The dead man, empowered by nekromantic vigor, had shattered the door and rushed across the room as Caenith might. A hooded figure, whose wisps of brown hair and frowning face identified her as Mouse, peeked into the room while hanging off the splintered remains of the entrance. She slipped in as Vortigern extracted the weapon in his neck and calmly examined the scenario, from the body to the unmasked servant of the Broker.

“I see that you weren’t in need of rescue,” said Mouse. “You certainly know how to charm a man. Impressive.”

“I am grateful that you came,” Morigan said. She hadn’t expected to see Mouse again.

Kings know I’m not going to drop a woman who can poke about in people’s heads and convince them to do any sort of madness. What a dear friend you are, Morigan. At least until Menos is behind us
. “I promised you that we would part ways once we were out of this,” said Mouse. “And we’re not out yet. I have a safe house, with money and papers. We should head there before we try our luck at escaping the Iron Wall.”

Kanatuk stood. “We must move quickly before the avenues I know are closed to us.”

Vortigern cleared his throat. “Can he be trusted?”

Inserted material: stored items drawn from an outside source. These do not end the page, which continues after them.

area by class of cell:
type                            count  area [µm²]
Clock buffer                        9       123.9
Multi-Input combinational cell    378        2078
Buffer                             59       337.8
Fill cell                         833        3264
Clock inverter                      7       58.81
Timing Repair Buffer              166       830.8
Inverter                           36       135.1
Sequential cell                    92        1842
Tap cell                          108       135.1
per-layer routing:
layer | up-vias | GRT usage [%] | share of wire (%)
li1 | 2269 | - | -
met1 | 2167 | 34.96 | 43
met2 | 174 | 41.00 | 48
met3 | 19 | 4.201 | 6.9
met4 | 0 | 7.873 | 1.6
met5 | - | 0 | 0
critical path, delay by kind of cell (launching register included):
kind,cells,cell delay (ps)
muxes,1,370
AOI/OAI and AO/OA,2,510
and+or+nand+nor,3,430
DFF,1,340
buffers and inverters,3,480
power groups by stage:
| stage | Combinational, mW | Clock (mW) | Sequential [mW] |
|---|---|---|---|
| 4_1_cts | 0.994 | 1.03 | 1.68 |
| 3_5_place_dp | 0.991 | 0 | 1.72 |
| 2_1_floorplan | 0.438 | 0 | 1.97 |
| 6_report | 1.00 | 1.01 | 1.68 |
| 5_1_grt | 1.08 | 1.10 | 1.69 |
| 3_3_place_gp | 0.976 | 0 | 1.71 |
--- src/rtl/rx_serial_2lane.sv ---
// rx_serial_2lane: two-lane serial receiver with comma alignment and word un-striping.
// Ports: clk; reset (async, active-low); serial_in_0/1 lane bits (MSB first);
// data_out recovered word {l0 A, l1 A, l0 B, l1 B}; valid_out one-cycle strobe;
// active link locked; error_out one-cycle protocol-violation pulse.
module rx_serial_2lane #(
  parameter logic [7:0] COMMA = 8'hBC,
  parameter logic [7:0] STP = 8'hFB,
  parameter int COMMA_LOCK = 4
) (
  input  logic        clk,
  input  logic        reset,
  input  logic        serial_in_0,
  input  logic        serial_in_1,
  output logic [31:0] data_out,
  output logic        valid_out,
  output logic        active,
  output logic        error_out
);
  localparam logic [1:0] SEARCH = 2'd0, LOCKING = 2'd1, IDLE = 2'd2, DATA = 2'd3;
  localparam logic [3:0] LOCK_N = 4'(COMMA_LOCK);
  logic [1:0] state;
  logic [7:0] sr0, sr1, a0, a1;
  logic [2:0] cnt;
  logic [3:0] commas;
  logic idx;
  logic boundary, both_comma, both_stp;
  // decisions use the registered shift regs, i.e. one edge after the last bit of a byte
  always_comb begin
    boundary = cnt == 3'd7;
    both_comma = sr0 == COMMA && sr1 == COMMA;
    both_stp = sr0 == STP && sr1 == STP;
  end
  always_ff @(posedge clk or negedge reset)
    if (!reset) begin
      state <= SEARCH;
      sr0 <= '0;
      sr1 <= '0;
      a0 <= '0;
      a1 <= '0;
      cnt <= '0;
      commas <= '0;
      idx <= 1'b0;
      data_out <= '0;
      valid_out <= 1'b0;
      active <= 1'b0;
      error_out <= 1'b0;
    end else begin
      sr0 <= {sr0[6:0], serial_in_0};
      sr1 <= {sr1[6:0], serial_in_1};
      cnt <= cnt + 3'd1;
      valid_out <= 1'b0;
      error_out <= 1'b0;
      case (state)
        SEARCH:
          if (both_comma) begin
            cnt <= '0;
            commas <= 4'd1;
            state <= LOCK_N == 4'd1 ? IDLE : LOCKING;
            active <= LOCK_N == 4'd1;
          end
        LOCKING:
          if (boundary) begin
            if (both_comma) begin
              commas <= commas + 4'd1;
              if (commas == LOCK_N - 4'd1) begin
                state <= IDLE;
                active <= 1'b1;
              end
            end else
              state <= SEARCH;
          end
        IDLE:
          if (boundary && !both_comma) begin
            if (both_stp) begin
              state <= DATA;
              idx <= 1'b0;
            end else begin
              error_out <= 1'b1;
              active <= 1'b0;
              state <= SEARCH;
            end
          end
        default:
          if (boundary) begin
            if (!idx) begin
              a0 <= sr0;
              a1 <= sr1;
              idx <= 1'b1;
            end else begin
              data_out <= {a0, a1, sr0, sr1};
              valid_out <= 1'b1;
              state <= IDLE;
            end
          end
      endcase
    end
endmodule

--- config.mk ---
export PLATFORM = sky130hd
export DESIGN_NAME = rx_serial_2lane
export DESIGN_NICKNAME = d
export VERILOG_FILES = /design/src/rtl/rx_serial_2lane.sv
export SDC_FILE = /design/constraint.sdc
export NUM_CORES = 1
export LEC_CHECK = 0
export CORE_UTILIZATION = 55
export CTS_BUF_LIST = sky130_fd_sc_hd__clkbuf_4
export DETAILED_ROUTE_END_ITERATION = 8
export PLACE_DENSITY = 0.83
export SLEW_MARGIN = 20
export SYNTH_ARGS = -nofsm -noshare
export SYNTH_HDL_FRONTEND = slang
export SYNTH_SLANG_ARGS = --single-unit
--- constraint.sdc ---
create_clock -name clk -period 2.16 [get_ports clk]
set_clock_uncertainty 0.05 [all_clocks]
set_input_delay 0.648 -clock clk [delete_from_list [all_inputs] [get_ports clk]]
set_output_delay 0.648 -clock clk [all_outputs]
set_load 0.05 [all_outputs]
==> flow_summary.json, run 1 <==
{
  "status": "complete, no violations",
  "syn-cell-area_um2": 3010,
  "port_buffers": 38,
  "fmax_ghz": 0.509,
  "regArea_um2": 1930,
  "required_ns": 1.46,
  "root_buffer": "clkbuf_4",
  "hold_slack_ns": 0.104,
  "hold_violations": 0,
  "routed_wl_um": 5410,
  "gp_congestion": 0.854,
  "layout_common_cells": "nand2_1 (98), dfrtp_1 (77), buf_4 (37)",
  "drv_slew": 0,
  "worstSetupStartpointType": "flip-flop",
  "syn_area_per_cell_um2": 11.4,
  "grt_max_degree": 46,
  "dp_hpwl_um": 3550,
  "synth_nets": 271,
  "path_clk_slew_ns": 0.12,
  "cts_max_level": 3,
  "synth_edf_count": 0,
  "min_period_over_period": 0.909,
  "cp_max_fo": 1,
  "slowest_stage": "dlygate4sd2_1",
  "multi_input_area_um2": 1010,
  "via_per_inst": 5.28,
  "cpLargestDelayFamily": "buffers and inverters",
  "rsz0062_at_grt": "no",
  "p_clk_frac": 0.327,
  "fin_nets": 312,
  "mostFrequentLayoutCell": "nand2_1",
  "grt_overflow": 0,
  "slew_headroom": 0.620,
  "die_w_um": 75.9,
  "detail_route.wl_per_cell_um": 14.2,
  "track_usage": 0.212,
  "ys_types": 34,
  "synth_top_area_cell": "dfrtp_1",
  "p_seq_frac": 0.653,
  "endpoint_kind": "primary output",
  "drt_iter0_markers": 125,
  "crit_chain": "dlygate4sd2_1",
  "drive_gt1_frac": 0.255,
  "p_leak_nw": 1.86,
  "crit_type": "reg2out",
  "finalPower_w": 0.00227,
  "vias": 2007,
  "crit_buf_inv": 1,
  "seq_area_frac_synth": 0.641,
  "die_h_um": 75.9,
  "yosysWarningCount": 0,
  "combinationalPowerShare": 0.021,
  "worstMarginPinSlew_ns": 0.568,
  "rows": 26,
  "grt_pass1_vias": 1988,
  "syn_inst": 264,
  "worst_r2r_path_depth": 4,
  "p_int_w": 0.00172,
  "fill_cells": 402,
  "max_cap_viol_count": 0,
  "dieArea_um2": 5760,
  "min_period_ns": 1.96,
  "p_sw_w": 0.000553,
  "drcViolationCount": 0,
  "ir_drop_mv": 0.369,
  "postCtsHoldBufs": 0,
  "synth_area_leaders": "dfrtp_1 (64%), nand2_1 (12%), mux2_2 (6.0%)",
  "ant_nets": 0,
  "power.density_nw_per_um2": 652,
  "cts_buffers": 9,
  "crit_cells": 1,
  "antenna_cells": 0,
  "cts_buffer_depth": 2,
  "netSwitchingFraction": 0.243,
  "initial_core_util": 0.581,
  "cts_tree": "done",
  "antenna_found_initial": 0,
  "first_pass_iters": 4,
  "synth.top_cell.area_share": 0.641,
  "slowest_delay_ns": 0.51,
  "grt_pass1_wl_um": 9450,
  "async_flop_share": 1.00,
  "synth-seq-cells": 77,
  "setup_violations": 0,
  "worst_ep_arrival_time_ns": 1.26,
  "tns_ns": 0,
  "cts.sink_count": 77,
  "area_growth_pct": 15.9,
  "ios": 39,
  "hold_path_class": "in2async",
  "ys.flop_type": "dfrtp_1",
  "core_um2": 5170,
  "clock_latency_ns": 0.41
}
==> cell families after synthesis <==
logic type,after synthesis,synth area share
flip-flops,77,0.641
AO/OA/AOI/OAI,17,0.0391
buffers and inverters,15,0.0216
AND/OR/NAND/NOR,136,0.226
multiplexers,16,0.0599
adder cells (fa/ha/maj),3,0.0125
==> per-layer routing <==
| layer | GRT usage | up-vias | part of all wire |
|---|---|---|---|
| met1 | 0.291 | 978 | 0.47 |
| li1 | - | 978 | - |
| met2 | 0.324 | 39 | 0.48 |
| met4 | 0.113 | 0 | 0.024 |
| met3 | 0.0410 | 12 | 0.030 |
| met5 | 0 | - | 0 |
==> synth_stat cells, types with 3 or more instances <==
master,n
nand2_1,98
nor3_1,4
o211ai_1,3
nor2_1,4
o21ai_0,7
mux2_2,16
buf_2,7
nand4_1,4
ha_1,3
nor2b_1,3
nand3_1,6
dfrtp_1,77
clkbuf_1,4
==> metrics by stage <==
stage	utilization	worst slack (ns)	instance area, um2	cells
3_5_place_dp	0.652	0.220	3370	364
2_1_floorplan	-	0.405	3010	264
4_1_cts	0.673	0.182	3480	380
3_3_place_gp	0.652	0.317	3370	364
5_1_grt	0.673	0.0930	3480	380
6_report	0.673	0.197	3480	380
==> registers in the layout, indices dropped and copies added, names as in the netlist <==
| register | cells |
|---|---|
| sr1 | 8 |
| state | 2 |
| a0 | 8 |
| sr0 | 8 |
| a1 | 8 |
| data_out | 32 |
| active | 1 |
| valid_out | 1 |
| error_out | 1 |
| commas | 4 |
| cnt | 3 |
| idx | 1 |
==> power groups by stage <==
stage,clock (W),combinational [W],sequential [W]
global placement,0,0.0000481,0.00151
CTS,0.000748,0.0000493,0.00148
global route,0.000815,0.0000558,0.00149
floorplan,0,0.0000103,0.00150
finish,0.000742,0.0000469,0.00148
detailed placement,0,0.0000490,0.00151
==> layout make-up <==
| class | count | area share |
|---|---|---|
| well taps | 70 | 0.0252 |
| inverters | 4 | 0.00431 |
| clock inverters | 6 | 0.0108 |
| repair buffers | 41 | 0.0938 |
| clock buffers | 10 | 0.0216 |
| flip-flops and latches | 77 | 0.553 |
| multi-input cells | 172 | 0.291 |
==> worst paths after layout <==
check | endpoint | startpoint | slack (ns)
max | valid_out | valid_out$_DFF_PN0_ | 0.20
min reg2reg | cnt[0]$_DFF_PN0_ | cnt[0]$_DFF_PN0_ | 0.40
max reg2reg | a0[3]$_DFFE_PN0P_ | cnt[0]$_DFF_PN0_ | 0.22
min | valid_out$_DFF_PN0_ | reset | 0.10
min in group clk | cnt[0]$_DFF_PN0_ | cnt[0]$_DFF_PN0_ | 0.40
max in group asynchronous | a0[7]$_DFFE_PN0P_ | reset | 1.38
==> timing repair <==
item / 4_1_cts / 5_1_grt
endpoints found under the hold margin: 0 / 0
setup endpoints to repair: 1 / 0
resized for setup: 1 / 0
setup buffers: 0 / 0
Power figures use the tool's default switching activity.
==> inputs of run 2 (changes only) <==
--- a/config.mk
+++ b/config.mk
@@ -5,6 +5,7 @@
 export SDC_FILE = /design/constraint.sdc
 export NUM_CORES = 1
 export LEC_CHECK = 0
+export CAP_MARGIN = 10
 export CORE_UTILIZATION = 55
 export CTS_BUF_LIST = sky130_fd_sc_hd__clkbuf_4
 export DETAILED_ROUTE_END_ITERATION = 8
==> constraint.sdc (replaced) <==
create_clock -name clk -period 2.5 [get_ports clk]
set_clock_uncertainty 0.05 [all_clocks]
set_input_delay 0.75 -clock clk [delete_from_list [all_inputs] [get_ports clk]]
set_output_delay 0.75 -clock clk [all_outputs]
set_load 0.05 [all_outputs]
==> run 2 against run 1 <==
Against the previous run:
- clock-buffer cell count is 1 lower
- die area stayed put
- largest cell class unchanged
- combinational power is 15% lower
- sequential cell count stayed put
==> flow_summary.json, run 2 (synthesis results as in run 1) <==
{
  "hold_violations": 0,
  "drv_slew": 0,
  "via_per_inst": 5.22,
  "initial_core_util": 0.581,
  "worst_r2r_path_depth": 6,
  "dp_hpwl_um": 3560,
  "fill_cells": 367,
  "tns_ns": 0,
  "cts_max_level": 3,
  "grt_overflow": 0,
  "endpoint_kind": "primary output",
  "crit_chain": "clkdlybuf4s50_1",
  "first_pass_iters": 4,
  "slowest_stage": "clkdlybuf4s50_1",
  "grt_pass1_wl_um": 9370,
  "r2r-start": "cnt[0]$_DFF_PN0_",
  "cp_max_fo": 2,
  "required_ns": 1.70,
  "ctsResizeCount": 0,
  "status": "complete, no violations",
  "ios": 39,
  "cts_buffer_depth": 2,
  "antenna_found_initial": 0,
  "postCtsHoldBufs": 0,
  "detail_route.wl_per_cell_um": 14.1,
  "crit_cells": 1,
  "grt_pass1_vias": 1980,
  "rsz0062_at_grt": "no",
  "area_growth_pct": 19.9,
  "clock_latency_ns": 0.41,
  "max_cap_viol_count": 0,
  "cts_tree": "done",
  "vias": 1993,
  "grt_max_degree": 78,
  "drcViolationCount": 0,
  "mostFrequentLayoutCell": "nand2_1",
  "worst_ep_arrival_time_ns": 1.61,
  "path_clk_slew_ns": 0.12,
  "slowest_delay_ns": 0.82,
  "routed_wl_um": 5390,
  "port_buffers": 38,
  "hold_path_class": "in2async",
  "cpLargestDelayFamily": "buffers and inverters",
  "fin_nets": 314,
  "slew_headroom": 0.645,
  "rows": 26,
  "worstMarginPinSlew_ns": 0.532,
  "track_usage": 0.213,
  "power.density_nw_per_um2": 565,
  "startpoint": "data_out[16]$_DFFE_PN0P_",
  "antenna_cells": 0,
  "largest_reg_flops": 32,
  "worstSetupStartpointType": "flip-flop",
  "hold_slack_ns": 0.290,
  "crit_buf_inv": 1,
  "ir_drop_mv": 0.374,
  "fmax_ghz": 0.415,
  "crit_type": "reg2out",
  "cts.sink_count": 77,
  "die_w_um": 75.9,
  "dieArea_um2": 5760,
  "layout_common_cells": "nand2_1 (98), dfrtp_1 (77), clkdlybuf4s50_1 (37)",
  "r2r_setup_slack_ns": 0.71,
  "cts_buffers": 9,
  "die_h_um": 75.9,
  "post-cts-setup-buffers": 0,
  "p_leak_nw": 1.80,
  "root_buffer": "clkbuf_4",
  "min_period_ns": 2.41,
  "min_period_over_period": 0.965,
  "setup_violations": 0,
  "core_um2": 5170,
  "drt_iter0_markers": 102,
  "gp_congestion": 0.763,
  "drive_gt1_frac": 0.144,
  "ant_nets": 0,
  "largest_register": "data_out"
}
[run 2: final cells by class]
| cell class | count | area, um2 | area share |
|---|---|---|---|
| clock buffer | 9 | 67.6 | 0.0187 |
| clock inverter | 7 | 65.1 | 0.0181 |
| inverter | 4 | 15.0 | 0.00417 |
| multi-input combinational | 172 | 1010 | 0.281 |
| sequential | 77 | 1930 | 0.535 |
| tap | 70 | 87.6 | 0.0243 |
| timing repair buffer | 43 | 428 | 0.119 |
[run 2: final timing paths]
check,end
setup / recovery,data_out[16]
hold / removal,data_out[30]$_DFFE_PN0P_
setup reg to reg,active$_DFFE_PN0P_
hold reg to reg,sr0[6]$_DFF_PN0_
max in group asynchronous,active$_DFFE_PN0P_
min in group clk,sr0[6]$_DFF_PN0_
[run 2: layer usage]
metal	share of wire	up-vias	global-route usage
met5	0	-	0
met4	0.011	0	0.0865
met3	0.040	4	0.0723
met2	0.49	44	0.324
met1	0.46	975	0.284
li1	-	970	-
[run 2: report_power, final]
part	total [W]	internal [W]	switching [W]
registers	0.00128	0.00126	0.0000207
clock network	0.000716	0.000298	0.000418
logic	0.0000399	0.0000131	0.0000268
[run 2: per-stage QoR]
stage	worst slack [ns]	total power, W	area (um2)	utilization	cells
after floorplan	0.745	0.00131	3010	-	264
after global placement	0.559	0.00135	3470	0.671	366
after detailed placement	0.542	0.00135	3470	0.671	366
after CTS	0.0488	0.00206	3600	0.697	382
after global routing	0.0290	0.00212	3600	0.697	382
final	0.0881	0.00204	3600	0.697	382
[run 2: worst register-to-register path, cell delays in order (launching register included)]
cell,delay (ns)
dfrtp_1,0.38
ha_1,0.15
ha_1,0.27
buf_4,0.21
nand3_1,0.09
o311ai_0,0.37
o22ai_1,0.14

“Yes, as much as you,” declared Morigan.

The two men eyed each other uneasily, and Vortigern cautiously handed Kanatuk back his weapon. Vortigern guided them down servants’ passages and across dusty wings. Admittedly, Morigan had not spent much time with the dead man, yet she felt qualified enough to say that he was different, closer to the noble master she had known in her visions and not a specter without a past. Not a soul among them dared speak, for it was inevitable that they would be discovered as missing, and the slightest whisper might betray them. Sorren’s neglect of his estate aided in their stealth, for much of the manor was untended and cobwebbed, ruled by spiders and faded memories. A mirror of this past caught Morigan as they raced down an abandoned corridor: a picture of Lenora—or Mouse wearing a curled wig—lay amid covered furniture. The image was torn as if in angry passion, and Morigan knew by whom. Seeing the painting raised questions about their current flight. Since they could not speak, she sent her bees into Mouse’s head.